# WHAT NEEDS TO BE DONE:
Set the following entries down again exactly, line by line.

# MATERIAL FOR THIS EXERCISE:
-----
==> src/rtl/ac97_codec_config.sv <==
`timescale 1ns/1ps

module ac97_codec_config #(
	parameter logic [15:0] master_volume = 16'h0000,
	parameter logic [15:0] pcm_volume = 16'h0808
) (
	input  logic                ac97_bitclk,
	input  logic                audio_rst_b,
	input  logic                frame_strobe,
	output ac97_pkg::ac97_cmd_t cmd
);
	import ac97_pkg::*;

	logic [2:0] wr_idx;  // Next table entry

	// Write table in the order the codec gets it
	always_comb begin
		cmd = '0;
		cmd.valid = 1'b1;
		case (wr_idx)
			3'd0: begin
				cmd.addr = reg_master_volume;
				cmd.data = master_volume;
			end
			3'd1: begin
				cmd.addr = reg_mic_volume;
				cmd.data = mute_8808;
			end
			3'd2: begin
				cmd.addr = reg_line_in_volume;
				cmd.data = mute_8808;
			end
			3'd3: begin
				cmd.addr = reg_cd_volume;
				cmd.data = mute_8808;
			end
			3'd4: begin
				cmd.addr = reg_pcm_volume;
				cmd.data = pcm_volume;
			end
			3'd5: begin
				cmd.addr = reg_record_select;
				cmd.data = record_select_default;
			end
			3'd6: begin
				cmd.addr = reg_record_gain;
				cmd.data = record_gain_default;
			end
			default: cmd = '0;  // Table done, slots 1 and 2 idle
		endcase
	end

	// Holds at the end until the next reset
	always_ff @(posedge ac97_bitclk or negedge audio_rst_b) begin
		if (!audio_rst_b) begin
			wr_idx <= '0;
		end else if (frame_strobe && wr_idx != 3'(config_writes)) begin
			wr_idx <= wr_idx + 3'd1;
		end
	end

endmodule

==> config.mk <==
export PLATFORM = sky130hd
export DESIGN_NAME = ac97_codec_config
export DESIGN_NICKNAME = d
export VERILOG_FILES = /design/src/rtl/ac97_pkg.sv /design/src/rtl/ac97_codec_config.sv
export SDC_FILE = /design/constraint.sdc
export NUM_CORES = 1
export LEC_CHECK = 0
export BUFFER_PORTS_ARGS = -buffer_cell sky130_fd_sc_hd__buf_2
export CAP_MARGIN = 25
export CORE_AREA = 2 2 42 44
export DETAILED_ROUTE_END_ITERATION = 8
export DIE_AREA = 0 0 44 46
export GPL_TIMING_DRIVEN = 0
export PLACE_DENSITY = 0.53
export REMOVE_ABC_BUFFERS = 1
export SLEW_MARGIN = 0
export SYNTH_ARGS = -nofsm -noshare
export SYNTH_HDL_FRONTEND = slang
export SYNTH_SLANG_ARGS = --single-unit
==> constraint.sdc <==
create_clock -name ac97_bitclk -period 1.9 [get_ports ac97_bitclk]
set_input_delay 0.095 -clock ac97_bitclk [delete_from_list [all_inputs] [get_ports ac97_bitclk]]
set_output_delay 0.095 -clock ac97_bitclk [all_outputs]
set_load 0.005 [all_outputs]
-----
# RESULT FOR THIS EXERCISE:
==> src/rtl/ac97_codec_config.sv <==
`timescale 1ns/1ps

module ac97_codec_config #(
	parameter logic [15:0] master_volume = 16'h0000,
	parameter logic [15:0] pcm_volume = 16'h0808
) (
	input  logic                ac97_bitclk,
	input  logic                audio_rst_b,
	input  logic                frame_strobe,
	output ac97_pkg::ac97_cmd_t cmd
);
	import ac97_pkg::*;

	logic [2:0] wr_idx;  // Next table entry

	// Write table in the order the codec gets it
	always_comb begin
		cmd = '0;
		cmd.valid = 1'b1;
		case (wr_idx)
			3'd0: begin
				cmd.addr = reg_master_volume;
				cmd.data = master_volume;
			end
			3'd1: begin
				cmd.addr = reg_mic_volume;
				cmd.data = mute_8808;
			end
			3'd2: begin
				cmd.addr = reg_line_in_volume;
				cmd.data = mute_8808;
			end
			3'd3: begin
				cmd.addr = reg_cd_volume;
				cmd.data = mute_8808;
			end
			3'd4: begin
				cmd.addr = reg_pcm_volume;
				cmd.data = pcm_volume;
			end
			3'd5: begin
				cmd.addr = reg_record_select;
				cmd.data = record_select_default;
			end
			3'd6: begin
				cmd.addr = reg_record_gain;
				cmd.data = record_gain_default;
			end
			default: cmd = '0;  // Table done, slots 1 and 2 idle
		endcase
	end

	// Holds at the end until the next reset
	always_ff @(posedge ac97_bitclk or negedge audio_rst_b) begin
		if (!audio_rst_b) begin
			wr_idx <= '0;
		end else if (frame_strobe && wr_idx != 3'(config_writes)) begin
			wr_idx <= wr_idx + 3'd1;
		end
	end

endmodule

==> config.mk <==
export PLATFORM = sky130hd
export DESIGN_NAME = ac97_codec_config
export DESIGN_NICKNAME = d
export VERILOG_FILES = /design/src/rtl/ac97_pkg.sv /design/src/rtl/ac97_codec_config.sv
export SDC_FILE = /design/constraint.sdc
export NUM_CORES = 1
export LEC_CHECK = 0
export BUFFER_PORTS_ARGS = -buffer_cell sky130_fd_sc_hd__buf_2
export CAP_MARGIN = 25
export CORE_AREA = 2 2 42 44
export DETAILED_ROUTE_END_ITERATION = 8
export DIE_AREA = 0 0 44 46
export GPL_TIMING_DRIVEN = 0
export PLACE_DENSITY = 0.53
export REMOVE_ABC_BUFFERS = 1
export SLEW_MARGIN = 0
export SYNTH_ARGS = -nofsm -noshare
export SYNTH_HDL_FRONTEND = slang
export SYNTH_SLANG_ARGS = --single-unit
==> constraint.sdc <==
create_clock -name ac97_bitclk -period 1.9 [get_ports ac97_bitclk]
set_input_delay 0.095 -clock ac97_bitclk [delete_from_list [all_inputs] [get_ports ac97_bitclk]]
set_output_delay 0.095 -clock ac97_bitclk [all_outputs]
set_load 0.005 [all_outputs]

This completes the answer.